_ASSIGNMENT_. Pull out every line below that contains the word "store".
# # #
`src/rtl/core/esbk_pkg.sv`:
```
// Shared types and constants for the exchange sort block.
package esbk_pkg;

  localparam int unsigned DEPTH_DEFAULT = 16;
  localparam int unsigned KEY_W         = 16;
  localparam int unsigned TAG_W         = 8;

  typedef enum logic [2:0] {
    ST_IDLE,
    ST_RD_I,
    ST_LD_I,
    ST_CMP,
    ST_WR_I,
    ST_EMIT
  } state_e;

  typedef struct packed {
    logic [KEY_W-1:0] key;
    logic [TAG_W-1:0] tag;
  } rec_t;

  // controller -> datapath commands
  typedef struct packed {
    logic wr_en;      // write store
    logic wr_sel_a;   // write data from held record, else from input
    logic ld_a;       // load held record from read data
    logic cmp_en;     // compare held record against read data
    logic emit;       // read data goes out next cycle
    logic emit_last;  // ... and it is the last of the run
  } cmd_t;

endpackage

```
`src/rtl/core/exchange_sort_by_key.sv`:
```
// Top level of the exchange sort: collects records, sorts by key, streams them out.
// Loading: one record per cycle while busy is low; the record marked final starts the run.
// Sort of n records: one key compare per cycle through the store's single read port,
//   then the n sorted records leave, one result per cycle.
// Results leave as a strobe burst the receiver cannot stall; busy falls with the last one.
// Reset (rst_ni low, async) empties the set and selects ascending order.
module exchange_sort_by_key #(
  parameter int unsigned DEPTH = esbk_pkg::DEPTH_DEFAULT,
  localparam int unsigned AW   = $clog2(DEPTH)
) (
  input  logic                        clk_i,
  input  logic                        rst_ni,
  // sort_mode register: 0 ascending, 1 descending
  input  logic                        cfg_we_i,
  input  logic                        cfg_data_i,
  // input records; transfer when start is high and busy is low
  input  logic                        start,
  output logic                        busy,
  input  logic [esbk_pkg::KEY_W-1:0]  record_key_i,
  input  logic [esbk_pkg::TAG_W-1:0]  record_tag_i,
  input  logic                        is_final_i,
  // sorted results; one transfer per cycle with result_valid_o high
  output logic                        result_valid_o,
  output logic [esbk_pkg::KEY_W-1:0]  sorted_key_o,
  output logic [esbk_pkg::TAG_W-1:0]  sorted_tag_o,
  output logic                        end_of_run_o
);

  esbk_pkg::cmd_t cmd;
  logic [AW-1:0]  wr_addr, rd_addr;
  logic           swap;

  // Controller owns the fill count and the i/j/k indices; the store lives in the datapath.
  esbk_ctrl #(.DEPTH(DEPTH)) u_ctrl (
    .clk_i,
    .rst_ni,
    .start,
    .is_final_i,
    .busy,
    .swap_i    (swap),
    .cmd_o     (cmd),
    .wr_addr_o (wr_addr),
    .rd_addr_o (rd_addr)
  );

  // Held record stands for entry i during the inner pass; swaps write it out at j.
  esbk_dpath #(.DEPTH(DEPTH)) u_dpath (
    .clk_i,
    .rst_ni,
    .cfg_we_i,
    .cfg_data_i,
    .record_key_i,
    .record_tag_i,
    .cmd_i          (cmd),
    .wr_addr_i      (wr_addr),
    .rd_addr_i      (rd_addr),
    .swap_o         (swap),
    .sorted_key_o,
    .sorted_tag_o,
    .end_of_run_o,
    .result_valid_o
  );

endmodule

```
`src/rtl/core/esbk_ctrl.sv`:
```
// Sequencer: fill count, pair indices and state machine of the exchange sort.
module esbk_ctrl #(
  parameter int unsigned DEPTH = esbk_pkg::DEPTH_DEFAULT,
  localparam int unsigned AW   = $clog2(DEPTH),
  localparam int unsigned CW   = $clog2(DEPTH + 1)
) (
  input  logic                clk_i,
  input  logic                rst_ni,
  input  logic                start,
  input  logic                is_final_i,
  output logic                busy,
  input  logic                swap_i,
  output esbk_pkg::cmd_t      cmd_o,
  output logic [AW-1:0]       wr_addr_o,
  output logic [AW-1:0]       rd_addr_o
);

  esbk_pkg::state_e state_q, state_d;
  logic [CW-1:0] fill_q, fill_d;
  logic [AW-1:0] i_q, i_d, j_q, j_d, k_q, k_d;
  logic          accept;
  logic          has_room;
  logic [CW-1:0] fill_inc;
  logic          j_last, i_last, k_last;

  assign accept   = start && (state_q == esbk_pkg::ST_IDLE);
  assign has_room = fill_q < CW'(DEPTH);
  assign fill_inc = has_room ? fill_q + CW'(1) : fill_q;
  assign j_last   = CW'(j_q) == fill_q - CW'(1);
  assign i_last   = (CW'(i_q) + CW'(2)) >= fill_q;
  assign k_last   = CW'(k_q) == fill_q - CW'(1);

  // next state and counters
  always_comb begin
    state_d = state_q;
    fill_d  = fill_q;
    i_d     = i_q;
    j_d     = j_q;
    k_d     = k_q;
    case (state_q)
      esbk_pkg::ST_IDLE: begin
        if (accept) begin
          fill_d = fill_inc;
          if (is_final_i) begin
            i_d = '0;
            k_d = '0;
            state_d = (fill_inc >= CW'(2)) ? esbk_pkg::ST_RD_I : esbk_pkg::ST_EMIT;
          end
        end
      end
      esbk_pkg::ST_RD_I: state_d = esbk_pkg::ST_LD_I;
      esbk_pkg::ST_LD_I: begin
        j_d     = i_q + AW'(1);
        state_d = esbk_pkg::ST_CMP;
      end
      esbk_pkg::ST_CMP: begin
        if (j_last) state_d = esbk_pkg::ST_WR_I;
        else        j_d = j_q + AW'(1);
      end
      esbk_pkg::ST_WR_I: begin
        if (i_last) begin
          k_d     = '0;
          state_d = esbk_pkg::ST_EMIT;
        end else begin
          i_d     = i_q + AW'(1);
          state_d = esbk_pkg::ST_RD_I;
        end
      end
      esbk_pkg::ST_EMIT: begin
        if (k_last) begin
          fill_d  = '0;
          state_d = esbk_pkg::ST_IDLE;
        end else begin
          k_d = k_q + AW'(1);
        end
      end
      default: state_d = esbk_pkg::ST_IDLE;
    endcase
  end

  // commands
  always_comb begin
    cmd_o     = '0;
    wr_addr_o = fill_q[AW-1:0];
    rd_addr_o = i_q;
    case (state_q)
      esbk_pkg::ST_IDLE: begin
        cmd_o.wr_en = accept && has_room;
      end
      esbk_pkg::ST_RD_I: rd_addr_o = i_q;
      esbk_pkg::ST_LD_I: begin
        cmd_o.ld_a = 1'b1;
        rd_addr_o  = i_q + AW'(1);
      end
      esbk_pkg::ST_CMP: begin
        cmd_o.cmp_en   = 1'b1;
        cmd_o.wr_en    = swap_i;
        cmd_o.wr_sel_a = 1'b1;
        wr_addr_o      = j_q;
        rd_addr_o      = j_q + AW'(1);
      end
      esbk_pkg::ST_WR_I: begin
        cmd_o.wr_en    = 1'b1;
        cmd_o.wr_sel_a = 1'b1;
        wr_addr_o      = i_q;
      end
      esbk_pkg::ST_EMIT: begin
        cmd_o.emit      = 1'b1;
        cmd_o.emit_last = k_last;
        rd_addr_o       = k_q;
      end
      default: cmd_o = '0;
    endcase
  end

  assign busy = state_q != esbk_pkg::ST_IDLE;

  always_ff @(posedge clk_i or negedge rst_ni) begin
    if (!rst_ni) begin
      state_q <= esbk_pkg::ST_IDLE;
      fill_q  <= '0;
      i_q     <= '0;
      j_q     <= '0;
      k_q     <= '0;
    end else begin
      state_q <= state_d;
      fill_q  <= fill_d;
      i_q     <= i_d;
      j_q     <= j_d;
      k_q     <= k_d;
    end
  end

endmodule

```
`src/rtl/core/esbk_dpath.sv`:
```
// Datapath: record store, held record, key compare and result registers.
module esbk_dpath #(
  parameter int unsigned DEPTH = esbk_pkg::DEPTH_DEFAULT,
  localparam int unsigned AW   = $clog2(DEPTH)
) (
  input  logic                        clk_i,
  input  logic                        rst_ni,
  input  logic                        cfg_we_i,
  input  logic                        cfg_data_i,
  input  logic [esbk_pkg::KEY_W-1:0]  record_key_i,
  input  logic [esbk_pkg::TAG_W-1:0]  record_tag_i,
  input  esbk_pkg::cmd_t              cmd_i,
  input  logic [AW-1:0]               wr_addr_i,
  input  logic [AW-1:0]               rd_addr_i,
  output logic                        swap_o,
  output logic [esbk_pkg::KEY_W-1:0]  sorted_key_o,
  output logic [esbk_pkg::TAG_W-1:0]  sorted_tag_o,
  output logic                        end_of_run_o,
  output logic                        result_valid_o
);

  esbk_pkg::rec_t mem [DEPTH];
  esbk_pkg::rec_t rd_q;
  esbk_pkg::rec_t a_q, a_d;
  esbk_pkg::rec_t wr_data;
  logic           mode_q;
  logic           valid_q, last_q;
  logic           a_first;

  // held record a comes strictly before the read record
  assign a_first = mode_q ? (a_q.key > rd_q.key) : (a_q.key < rd_q.key);
  assign swap_o  = !a_first;

  assign wr_data = cmd_i.wr_sel_a ? a_q : esbk_pkg::rec_t'{key: record_key_i, tag: record_tag_i};
  assign a_d     = (cmd_i.ld_a || (cmd_i.cmp_en && swap_o)) ? rd_q : a_q;

  always_ff @(posedge clk_i) begin
    if (cmd_i.wr_en) mem[wr_addr_i] <= wr_data;
    rd_q <= mem[rd_addr_i];
    a_q  <= a_d;
  end

  always_ff @(posedge clk_i or negedge rst_ni) begin
    if (!rst_ni) begin
      mode_q  <= 1'b0;
      valid_q <= 1'b0;
      last_q  <= 1'b0;
    end else begin
      if (cfg_we_i) mode_q <= cfg_data_i;
      valid_q <= cmd_i.emit;
      last_q  <= cmd_i.emit_last;
    end
  end

  assign sorted_key_o   = rd_q.key;
  assign sorted_tag_o   = rd_q.tag;
  assign end_of_run_o   = last_q;
  assign result_valid_o = valid_q;

endmodule

```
# # #
_SOLUTION BELOW_.
    logic wr_en;      // write store
// Sort of n records: one key compare per cycle through the store's single read port,
  // Controller owns the fill count and the i/j/k indices; the store lives in the datapath.
// Datapath: record store, held record, key compare and result registers.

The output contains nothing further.